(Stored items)
----------------------------------------

`config.mk`:
```
export PLATFORM = sky130hd
export DESIGN_NAME = muldiv_unit
export DESIGN_NICKNAME = d
export VERILOG_FILES = /design/src/rtl/mdu_pkg.sv /design/src/rtl/mdu_mul_seq.sv /design/src/rtl/mdu_div_seq.sv /design/src/rtl/mdu_acc_sat.sv /design/src/rtl/muldiv_unit.sv
export SDC_FILE = /design/constraint.sdc
export NUM_CORES = 2
export LEC_CHECK = 0
export BUFFER_PORTS_ARGS = -buffer_cell sky130_fd_sc_hd__buf_2
export CAP_MARGIN = 20
export CELL_PAD_IN_SITES_DETAIL_PLACEMENT = 0
export CELL_PAD_IN_SITES_GLOBAL_PLACEMENT = 1
export CORE_ASPECT_RATIO = 2
export CORE_UTILIZATION = 53
export CTS_CLUSTER_DIAMETER = 150
export DETAILED_ROUTE_END_ITERATION = 16
export HOLD_SLACK_MARGIN = 0.12
export PLACE_DENSITY_LB_ADDON = 0.1
export SLEW_MARGIN = 0
export SYNTH_ARGS = -nofsm -noshare
export SYNTH_HDL_FRONTEND = slang
export SYNTH_SLANG_ARGS = --single-unit
```
`constraint.sdc`:
```
create_clock -name clk -period 30.9 [get_ports clk]
set_input_delay 9.27 -clock clk [delete_from_list [all_inputs] [get_ports clk]]
set_output_delay 9.27 -clock clk [all_outputs]
set_load 0.05 [all_outputs]
```
`src/rtl/mdu_pkg.sv`:
```
package mdu_pkg;
  typedef enum logic [3:0] {
    OPC_MUL_S  = 4'd0,
    OPC_MUL_U  = 4'd1,
    OPC_MAC_S  = 4'd2,
    OPC_MAC_U  = 4'd3,
    OPC_MSB_S  = 4'd4,
    OPC_MSB_U  = 4'd5,
    OPC_MUL_LO = 4'd6,
    OPC_DIV_S  = 4'd7,
    OPC_DIV_U  = 4'd8,
    OPC_SET_HI = 4'd9,
    OPC_SET_LO = 4'd10
  } mdu_op_e;

  function automatic logic op_is_mul(input logic [3:0] c);
    return c <= 4'd6;
  endfunction

  function automatic logic op_is_div(input logic [3:0] c);
    return (c == 4'd7) || (c == 4'd8);
  endfunction

  function automatic logic op_is_uns(input logic [3:0] c);
    return (c == 4'd1) || (c == 4'd3) || (c == 4'd5) || (c == 4'd8);
  endfunction
endpackage

```
`src/rtl/mdu_mul_seq.sv`:
```
module mdu_mul_seq #(
  parameter int W     = 32,
  parameter int DIGIT = 8
) (
  input  logic           clk,
  input  logic           rst_n,
  input  logic           start,
  input  logic           sgn,
  input  logic [W-1:0]   a,
  input  logic [W-1:0]   b,
  output logic           done,
  output logic [2*W-1:0] result
);
  localparam int PW    = 2 * W;
  localparam int STEPS = W / DIGIT;
  localparam int CW    = $clog2(STEPS + 1) + 1;
  localparam logic [CW-1:0] PH_LAST = CW'(STEPS - 1);
  localparam logic [CW-1:0] PH_FIX  = CW'(STEPS);

  logic          active, sgn_q, neg_q;
  logic [W-1:0]  ma, mb, mb_sh;
  logic [PW-1:0] acc, part, acc_nx;
  logic [CW-1:0] ph;
  logic          mag_end, fix_ph;

  always_comb begin
    mb_sh   = mb >> (DIGIT * ph);
    part    = ({{W{1'b0}}, ma} * {{(PW-DIGIT){1'b0}}, mb_sh[DIGIT-1:0]}) << (DIGIT * ph);
    acc_nx  = acc + part;
    mag_end = active && (ph == PH_LAST);
    fix_ph  = active && sgn_q && (ph == PH_FIX);
    done    = (mag_end && !sgn_q) || fix_ph;
    result  = fix_ph ? (neg_q ? -acc : acc) : acc_nx;
  end

  always_ff @(posedge clk or negedge rst_n) begin
    if (!rst_n) begin
      active <= 1'b0;
      sgn_q  <= 1'b0;
      neg_q  <= 1'b0;
      ma     <= '0;
      mb     <= '0;
      acc    <= '0;
      ph     <= '0;
    end else if (start) begin
      active <= 1'b1;
      sgn_q  <= sgn;
      neg_q  <= sgn && (a[W-1] ^ b[W-1]);
      ma     <= (sgn && a[W-1]) ? -a : a;
      mb     <= (sgn && b[W-1]) ? -b : b;
      acc    <= '0;
      ph     <= '0;
    end else if (active) begin
      if (done) begin
        active <= 1'b0;
      end else begin
        acc <= acc_nx;
        ph  <= ph + 1'b1;
      end
    end
  end
endmodule

```
`src/rtl/mdu_div_seq.sv`:
```
module mdu_div_seq #(
  parameter int W = 32
) (
  input  logic         clk,
  input  logic         rst_n,
  input  logic         start,
  input  logic         sgn,
  input  logic [W-1:0] a,
  input  logic [W-1:0] b,
  output logic         done,
  output logic [W-1:0] quo,
  output logic [W-1:0] rem
);
  localparam int CW = $clog2(W + 3) + 1;
  localparam logic [CW-1:0] PH_ITER_END = CW'(W);
  localparam logic [CW-1:0] PH_END      = CW'(W + 1);
  localparam logic [CW-1:0] PH_SDONE    = CW'(W + 2);

  logic          active, sgn_q, qneg, rneg;
  logic [W-1:0]  a_q, b_q, dv;
  logic [CW-1:0] ph;
  logic [W+1:0]  trial;

  always_comb begin
    trial = {1'b0, rem, quo[W-1]} - {2'b00, dv};
    done  = active && (((ph == PH_END) && !sgn_q) || (ph == PH_SDONE));
  end

  always_ff @(posedge clk or negedge rst_n) begin
    if (!rst_n) begin
      active <= 1'b0;
      sgn_q  <= 1'b0;
      qneg   <= 1'b0;
      rneg   <= 1'b0;
      a_q    <= '0;
      b_q    <= '0;
      dv     <= '0;
      quo    <= '0;
      rem    <= '0;
      ph     <= '0;
    end else if (start) begin
      active <= 1'b1;
      sgn_q  <= sgn;
      qneg   <= sgn && (a[W-1] ^ b[W-1]);
      rneg   <= sgn && a[W-1];
      a_q    <= a;
      b_q    <= b;
      ph     <= '0;
    end else if (active) begin
      if (ph == '0) begin
        quo <= (sgn_q && a_q[W-1]) ? -a_q : a_q;
        dv  <= (sgn_q && b_q[W-1]) ? -b_q : b_q;
        rem <= '0;
        ph  <= ph + 1'b1;
      end else if (ph <= PH_ITER_END) begin
        if (!trial[W+1]) begin
          rem <= trial[W-1:0];
          quo <= {quo[W-2:0], 1'b1};
        end else begin
          rem <= {rem[W-2:0], quo[W-1]};
          quo <= {quo[W-2:0], 1'b0};
        end
        ph <= ph + 1'b1;
      end else if (ph == PH_END && sgn_q) begin
        quo <= qneg ? -quo : quo;
        rem <= rneg ? -rem : rem;
        ph  <= ph + 1'b1;
      end else begin
        active <= 1'b0;
      end
    end
  end
endmodule

```
`src/rtl/mdu_acc_sat.sv`:
```
module mdu_acc_sat #(
  parameter int PW = 64
) (
  input  logic [PW-1:0] base,
  input  logic [PW-1:0] prod,
  input  logic          sub,
  input  logic          sgn,
  input  logic          sat,
  output logic [PW-1:0] sum,
  output logic          ovf
);
  localparam logic [PW-1:0] POS_MAX = {1'b0, {(PW-1){1'b1}}};
  localparam logic [PW-1:0] NEG_MAX = {1'b1, {(PW-1){1'b0}}};

  logic [PW-1:0] raw;

  always_comb begin
    raw = sub ? (base - prod) : (base + prod);
    if (sub)
      ovf = sgn && (base[PW-1] != prod[PW-1]) && (raw[PW-1] != base[PW-1]);
    else
      ovf = sgn && (base[PW-1] == prod[PW-1]) && (raw[PW-1] != base[PW-1]);
    if (ovf && sat)
      sum = base[PW-1] ? NEG_MAX : POS_MAX;
    else
      sum = raw;
  end
endmodule

```
`src/rtl/muldiv_unit.sv`:
```
module muldiv_unit
  import mdu_pkg::*;
#(
  parameter int W     = 32,
  parameter int DIGIT = 8
) (
  input  logic         clk,
  input  logic         rst_n,
  input  logic         op_valid,
  output logic         op_ready,
  input  logic [3:0]   op_code,
  input  logic [W-1:0] op_a,
  input  logic [W-1:0] op_b,
  input  logic         op_sat,
  output logic         busy,
  output logic         ovf_flag,
  input  logic         rd_valid,
  input  logic         rd_sel,
  output logic         rd_ready,
  output logic [W-1:0] rd_data
);
  localparam int PW = 2 * W;

  logic          busy_q;
  logic [W-1:0]  hi_q, lo_q;
  logic [3:0]    cur_op;
  logic          sat_q;
  logic          accept, start_mul, start_div, op_sgn;
  logic          mul_done, div_done;
  logic [PW-1:0] mul_res, acc_sum;
  logic [W-1:0]  div_q, div_r;
  logic          acc_ovf, acc_sub, acc_sgn;

  always_comb begin
    op_ready  = !busy_q;
    rd_ready  = !busy_q;
    busy      = busy_q;
    accept    = op_valid && op_ready;
    start_mul = accept && op_is_mul(op_code);
    start_div = accept && op_is_div(op_code);
    op_sgn    = !op_is_uns(op_code);
    acc_sub   = (cur_op == OPC_MSB_S) || (cur_op == OPC_MSB_U);
    acc_sgn   = (cur_op == OPC_MAC_S) || (cur_op == OPC_MSB_S);
    rd_data   = rd_valid ? (rd_sel ? hi_q : lo_q) : '0;
  end

  mdu_mul_seq #(.W(W), .DIGIT(DIGIT)) u_mul (
    .clk(clk), .rst_n(rst_n), .start(start_mul), .sgn(op_sgn),
    .a(op_a), .b(op_b), .done(mul_done), .result(mul_res)
  );

  mdu_div_seq #(.W(W)) u_div (
    .clk(clk), .rst_n(rst_n), .start(start_div), .sgn(op_sgn),
    .a(op_a), .b(op_b), .done(div_done), .quo(div_q), .rem(div_r)
  );

  mdu_acc_sat #(.PW(PW)) u_acc (
    .base({hi_q, lo_q}), .prod(mul_res), .sub(acc_sub), .sgn(acc_sgn),
    .sat(sat_q), .sum(acc_sum), .ovf(acc_ovf)
  );

  always_ff @(posedge clk or negedge rst_n) begin
    if (!rst_n) begin
      busy_q   <= 1'b0;
      hi_q     <= '0;
      lo_q     <= '0;
      cur_op   <= '0;
      sat_q    <= 1'b0;
      ovf_flag <= 1'b0;
    end else if (accept) begin
      if (op_code == OPC_SET_HI) begin
        hi_q <= op_a;
      end else if (op_code == OPC_SET_LO) begin
        lo_q <= op_a;
      end else if (start_mul || start_div) begin
        busy_q <= 1'b1;
        cur_op <= op_code;
        sat_q  <= op_sat;
      end
    end else if (busy_q && mul_done) begin
      busy_q <= 1'b0;
      case (cur_op)
        OPC_MUL_S, OPC_MUL_U: {hi_q, lo_q} <= mul_res;
        OPC_MUL_LO:           lo_q <= mul_res[W-1:0];
        default: begin
          {hi_q, lo_q} <= acc_sum;
          ovf_flag     <= ovf_flag | acc_ovf;
        end
      endcase
    end else if (busy_q && div_done) begin
      busy_q <= 1'b0;
      hi_q   <= div_r;
      lo_q   <= div_q;
    end
  end
endmodule

```
==> flow_summary.json <==
{
  "design_area_um2": 45900,
  "synthFlopType": "dfrtp_1",
  "placed_area_um2": 44400,
  "cts.clk_slew.worst_paths_ns": 0.06,
  "cts_buffer_depth": 3,
  "cts_tree": "yes",
  "cts_setup_buffers": 0,
  "gp_congestion": 1.03,
  "core-area_um2": 80600,
  "insertion_delay_ns": 0.61,
  "grt_use_total": 0.441,
  "synth-seq-cells": 377,
  "htreeDepth": 2,
  "hold_buffers": 0,
  "hold_class": "reg -> reg",
  "die_w_um": 204,
  "grt_max_degree": 148,
  "worstPathMaxFanout": 32,
  "fp.dieH_um": 406,
  "setup_viol": 0,
  "portBuffers": 109,
  "slowest_stage": "buf_2",
  "postCtsResizedCells": 0,
  "drtPass1Iterations": 6,
  "fin_crit_ns": 20.05,
  "dr.first_iter.drc_count": 3849,
  "syn_area_um2": 43300,
  "wl_mm": 182,
  "vias_per_cell": 6.61,
  "grt_pass1_vias": 42700,
  "async_flop_share": 1.00,
  "synth.avg_cell_area_um2": 7.68,
  "rsz0062_at_grt": "false",
  "antenna_left": 0,
  "synth_area_leaders": "dfrtp_1, fa_1, nand2_1",
  "final_core_util": 0.570,
  "synth_cells": 5638,
  "grt_overflow": 0,
  "layout.nets": 6014,
  "synth_edf_count": 0,
  "core.rowCount": 147,
  "cap_viol_max_count": 0,
  "hold_ws_ns": 0.468,
  "grt_antenna_before_repair": 9,
  "worstPathCellList": "buf_2, mux2i_1, nor2b_1, buf_2",
  "end_kind": "output port",
  "wire_per_inst_um": 27.6,
  "ios": 110,
  "finalMaxSlewViolations": 0,
  "cts_buffers": 39,
  "die_area_um2": 82900,
  "max_stage_delay_ns": 0.80,
  "tns_ns": 0,
  "layout-drive-gt1-share": 0.0617,
  "arrival_ns": 10.78,
  "crit_type": "in -> out",
  "synth.distinct_cells": 94,
  "crit_path_frequent_cell": "buf_2",
  "grt_pass1_wl_mm": 271,
  "status": "completed",
  "ys_seq_area_frac": 0.218,
  "timing.fmax_mhz": 49.9,
  "cp.buffers_inverters": 2,
  "clockRootBuffer": "clkbuf_16",
  "fill_cells": 7934,
  "tightestPinTransition_ns": 1.50,
  "synth_area_leader_cell": "dfrtp_1",
  "synth_top_area_frac": 0.218,
  "period_share": 0.649,
  "worstPathRequired_ns": 21.63,
  "critPathTopFamily": "buffers and inverters",
  "clock_skew_ns": 0.0260,
  "yosys_warnings": 0,
  "num_vias": 43700,
  "place_hpwl_mm": 142,
  "start_util": 0.537,
  "crit_path_start_kind": "input pin",
  "hold_viol": 0,
  "areaGrowthSynthToFinish_pct": 6.09,
  "drc": 0,
  "synth.net_count": 6127,
  "cts_num_sinks": 377,
  "maxSlewHeadroom": 0.000203
}
## cell type report
type | instances | area, um^2 | area share
inverter | 313 | 1170 | 0.0256
multi-input combinational | 4624 | 31500 | 0.687
clock buffer | 48 | 1060 | 0.0231
clock inverter | 23 | 355 | 0.00774
tap | 1043 | 1310 | 0.0284
timing repair buffer | 170 | 1030 | 0.0223
antenna | 4 | 10.0 | 0.000218
sequential | 377 | 9440 | 0.206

----------------------------------------

### Assigned task
Reproduce, word for word, every line starting at the line that contains "inverter | 313 | 1170 | 0.0256" and ending with the final line of the entries.

### Result
inverter | 313 | 1170 | 0.0256
multi-input combinational | 4624 | 31500 | 0.687
clock buffer | 48 | 1060 | 0.0231
clock inverter | 23 | 355 | 0.00774
tap | 1043 | 1310 | 0.0284
timing repair buffer | 170 | 1030 | 0.0223
antenna | 4 | 10.0 | 0.000218
sequential | 377 | 9440 | 0.206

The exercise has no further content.